К удивлению, эта опера дожидалась премьеры почти семь лет. Законченная в декабре 1874 года, она была поставлена только 2 октября 1881 года, после того как уже прошли премьеры двух следующих опер Дворжака — «Ванды» и «Хитрого крестьянина». Зато вскоре же после премьеры она была куплена берлинской издательской фирмой Зимрока, и в следующем году на прилавках нотных магазинов появились с чешским и немецким текстом (в переводе Эмануэля Цюнгеля) ее партитура, голоса и клавир. Так полно из девяти опер Дворжака кроме «Упрямцев» был издан до самого последнего времени только «Хитрый крестьянин».
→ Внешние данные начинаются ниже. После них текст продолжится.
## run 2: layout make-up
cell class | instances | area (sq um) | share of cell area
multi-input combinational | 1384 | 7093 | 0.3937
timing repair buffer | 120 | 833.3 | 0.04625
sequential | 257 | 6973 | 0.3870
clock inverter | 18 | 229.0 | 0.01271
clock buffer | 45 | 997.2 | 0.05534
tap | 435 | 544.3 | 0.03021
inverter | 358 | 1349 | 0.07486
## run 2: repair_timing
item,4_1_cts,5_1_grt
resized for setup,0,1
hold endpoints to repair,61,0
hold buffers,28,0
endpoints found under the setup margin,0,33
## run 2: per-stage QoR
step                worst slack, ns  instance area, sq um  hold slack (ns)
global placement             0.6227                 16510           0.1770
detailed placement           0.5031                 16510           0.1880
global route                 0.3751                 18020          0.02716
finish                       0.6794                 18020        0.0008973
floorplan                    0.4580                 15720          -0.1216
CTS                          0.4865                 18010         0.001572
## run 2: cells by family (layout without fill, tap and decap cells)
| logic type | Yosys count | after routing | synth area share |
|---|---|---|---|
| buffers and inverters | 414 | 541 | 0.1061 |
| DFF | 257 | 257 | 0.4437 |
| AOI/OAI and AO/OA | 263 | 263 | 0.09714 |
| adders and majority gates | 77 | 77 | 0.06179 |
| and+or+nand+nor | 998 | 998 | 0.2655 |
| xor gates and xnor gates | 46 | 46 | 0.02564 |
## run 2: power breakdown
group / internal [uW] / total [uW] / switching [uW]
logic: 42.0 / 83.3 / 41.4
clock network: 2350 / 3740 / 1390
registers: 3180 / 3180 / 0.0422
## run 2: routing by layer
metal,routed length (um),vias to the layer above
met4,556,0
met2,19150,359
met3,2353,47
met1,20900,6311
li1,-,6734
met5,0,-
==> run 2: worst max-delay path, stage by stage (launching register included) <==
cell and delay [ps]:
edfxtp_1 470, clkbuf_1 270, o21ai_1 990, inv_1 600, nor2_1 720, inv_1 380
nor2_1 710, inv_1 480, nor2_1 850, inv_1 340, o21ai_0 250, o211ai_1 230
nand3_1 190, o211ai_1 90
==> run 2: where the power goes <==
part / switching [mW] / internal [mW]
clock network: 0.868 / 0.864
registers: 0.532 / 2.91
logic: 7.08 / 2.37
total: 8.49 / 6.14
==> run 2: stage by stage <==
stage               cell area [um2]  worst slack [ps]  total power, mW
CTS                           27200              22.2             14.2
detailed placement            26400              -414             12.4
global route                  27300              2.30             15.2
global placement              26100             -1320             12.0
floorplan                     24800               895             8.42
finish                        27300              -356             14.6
File: src/rtl/flight_command_frame_parser.sv
// Bytes enter the input register; a frame's last byte fills the result register.
// Throughput: one byte per cycle; in_tready drops only while both the input
// register and the result register are full and out_tready is low.
// Reset: rst_n synchronous, active low; parser hunts for 0xBB, armed = 0,
// motor_enable = 1, height/flight modes and target height = 0, no result pending.
module flight_command_frame_parser
  import fcfp_pkg::*;
(
  input  logic        clk,
  input  logic        rst_n,
  // input byte stream
  input  logic        in_tvalid,
  output logic        in_tready,
  input  logic [7:0]  in_tdata,   // [7:0] rx_byte
  // completed frame results
  output logic        out_tvalid,
  input  logic        out_tready,
  output logic [23:0] out_tdata,  // [0] armed, [1] motor_enable, [4:2] height_mode,
                                  // [16:5] target_height, [19:17] flight_mode,
                                  // [23:20] zero
  output logic [1:0]  out_tuser   // [1:0] frame_type
);

  typedef enum logic [2:0] {
    ST_HUNT = 3'd0,
    ST_HDR1 = 3'd1,
    ST_TYPE = 3'd2,
    ST_SET  = 3'd3,
    ST_HGT  = 3'd4,
    ST_FLY  = 3'd5
  } state_t;

  // Input register
  logic       in_v_r;
  logic [7:0] in_byte_r;

  // Parser and command state
  state_t      state_r, state_nxt;
  logic        pcnt_r, pcnt_nxt;
  logic [7:0]  hcode_r;
  logic        hcode_load;
  logic        armed_r, armed_nxt;
  logic        motor_r, motor_nxt;
  logic [2:0]  hmode_r, hmode_nxt;
  logic [11:0] target_r, target_nxt;
  logic [2:0]  fmode_r, fmode_nxt;

  // Result register
  logic        out_v_r;
  logic [1:0]  out_kind_r;
  logic [19:0] out_data_r;

  logic        emit;
  logic [1:0]  kind;
  logic        adv;
  logic        fire;
  logic [11:0] times_ten;

  // Stage moves when the result slot is free or being drained this cycle
  assign adv       = !out_v_r || out_tready;
  assign fire      = in_v_r && adv;
  assign in_tready = !in_v_r || adv;

  // byte * 10 as (byte << 3) + (byte << 1)
  assign times_ten = {1'b0, in_byte_r, 3'b000} + {3'b000, in_byte_r, 1'b0};

  always_comb begin
    state_nxt  = state_r;
    pcnt_nxt   = pcnt_r;
    hcode_load = 1'b0;
    armed_nxt  = armed_r;
    motor_nxt  = motor_r;
    hmode_nxt  = hmode_r;
    target_nxt = target_r;
    fmode_nxt  = fmode_r;
    emit       = 1'b0;
    kind       = KIND_SET;
    case (state_r)
      ST_HUNT: begin
        state_nxt = (in_byte_r == HDR_FIRST) ? ST_HDR1 : ST_HUNT;
      end
      ST_HDR1: begin
        // failed byte is not retried as a first header byte
        state_nxt = (in_byte_r == HDR_SECOND) ? ST_TYPE : ST_HUNT;
      end
      ST_TYPE: begin
        if (in_byte_r == TYPE_SET) begin
          state_nxt = ST_SET;
        end else if (in_byte_r == TYPE_HGT) begin
          state_nxt = ST_HGT;
          pcnt_nxt  = 1'b0;
        end else if (in_byte_r == TYPE_FLY) begin
          state_nxt = ST_FLY;
        end else begin
          state_nxt = ST_HUNT;
        end
      end
      ST_SET: begin
        if (in_byte_r == SET_DISARM) begin
          armed_nxt = 1'b0;
        end else if (in_byte_r == SET_ARM) begin
          armed_nxt = 1'b1;
        end else if (in_byte_r == SET_MOTOR_OFF) begin
          motor_nxt = 1'b0;
        end
        state_nxt = ST_HUNT;
        emit      = 1'b1;
        kind      = KIND_SET;
      end
      ST_HGT: begin
        if (!pcnt_r) begin
          hcode_load = 1'b1;
          pcnt_nxt   = 1'b1;
        end else begin
          pcnt_nxt = 1'b0;
          case (hcode_r)
            HCMD_TARGET: begin
              hmode_nxt  = HMODE_TARGET;
              target_nxt = times_ten;
            end
            HCMD_MODE4: hmode_nxt = HMODE_4;
            HCMD_MODE3: hmode_nxt = HMODE_3;
            HCMD_MODE1: hmode_nxt = HMODE_1;
            default:    hmode_nxt = hmode_r;
          endcase
          state_nxt = ST_HUNT;
          emit      = 1'b1;
          kind      = KIND_HGT;
        end
      end
      ST_FLY: begin
        case (in_byte_r)
          FCMD_1:  fmode_nxt = FMODE_1;
          FCMD_2:  fmode_nxt = FMODE_2;
          FCMD_3:  fmode_nxt = FMODE_3;
          FCMD_4:  fmode_nxt = FMODE_4;
          FCMD_5:  fmode_nxt = FMODE_5;
          default: fmode_nxt = fmode_r;
        endcase
        state_nxt = ST_HUNT;
        emit      = 1'b1;
        kind      = KIND_FLY;
      end
      default: begin
        state_nxt = ST_HUNT;
      end
    endcase
  end

  // Input register
  always_ff @(posedge clk) begin
    if (!rst_n) begin
      in_v_r <= 1'b0;
    end else if (in_tready) begin
      in_v_r <= in_tvalid;
    end
    if (in_tready && in_tvalid) begin
      in_byte_r <= in_tdata;
    end
  end

  // Parser state, command registers and result register; the result carries
  // the command registers after the update
  always_ff @(posedge clk) begin
    if (!rst_n) begin
      state_r  <= ST_HUNT;
      pcnt_r   <= 1'b0;
      armed_r  <= 1'b0;
      motor_r  <= 1'b1;
      hmode_r  <= '0;
      target_r <= '0;
      fmode_r  <= '0;
      out_v_r  <= 1'b0;
    end else begin
      if (fire) begin
        state_r  <= state_nxt;
        pcnt_r   <= pcnt_nxt;
        armed_r  <= armed_nxt;
        motor_r  <= motor_nxt;
        hmode_r  <= hmode_nxt;
        target_r <= target_nxt;
        fmode_r  <= fmode_nxt;
      end
      if (adv) begin
        out_v_r <= fire && emit;
      end
    end
    // first height byte, always written before the second one reads it
    if (fire && hcode_load) begin
      hcode_r <= in_byte_r;
    end
    if (fire && emit) begin
      out_kind_r <= kind;
      out_data_r <= {fmode_nxt, target_nxt, hmode_nxt, motor_nxt, armed_nxt};
    end
  end

  assign out_tvalid = out_v_r;
  assign out_tuser  = out_kind_r;
  assign out_tdata  = {4'b0000, out_data_r};

`ifndef SYNTHESIS
  // A completed payload byte that is consumed always lands in the result slot
  a_emit_lands: assert property (@(posedge clk) disable iff (!rst_n)
    (fire && emit) |=> out_v_r)
    else $error("completed frame did not produce a result");

  // Second height byte is only expected inside a height payload
  a_pcnt_state: assert property (@(posedge clk) disable iff (!rst_n)
    pcnt_r |-> (state_r == ST_HGT))
    else $error("payload count set outside height payload");

  // Target height stays at or below MAX_HEIGHT (2550 = 255 * 10)
  a_target_range: assert property (@(posedge clk) disable iff (!rst_n)
    target_r <= MAX_HEIGHT)
    else $error("target height out of range");

  // Reported frame kind is one of the three frame types
  a_kind_valid: assert property (@(posedge clk) disable iff (!rst_n)
    out_v_r |-> (out_kind_r == KIND_SET || out_kind_r == KIND_HGT ||
                 out_kind_r == KIND_FLY))
    else $error("bad frame kind on result");
`endif

endmodule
Создание веселой, коротенькой (всего 148 страниц партитуры), оперы «Упрямцы» кое-кто из окружения Дворжака склонен был объяснять желанием нуждавшегося композитора иметь «кассовый» спектакль. Работа же над камерными сочинениями ни в какие рамки меркантильности не укладывалась. Самостоятельных квартетов в Праге тогда еще не существовало. Собирались музыканты — любители камерной музыки во главе с профессором Пражской консерватории скрипачом Антонином Бенневицем — и играли. Чаще всего это бывало в доме у богатого промышленника Йозефа Портгайма. Приезжавшие в Прагу знаменитости, такие как Фердинанд Лауб и Йозеф Иоахим, тоже выступали там. Все это носило нерегулярный, случайный характер. Автору камерных сочинений почти невозможно было широко прославиться, а тем более — заработать деньги. И, несмотря на это, Дворжак много и упорно работал в камерном жанре. Это была настоящая любовь, осознанная очень рано (раньше, чем пришло влечение к театру) и не покидавшая Дворжака всю жизнь.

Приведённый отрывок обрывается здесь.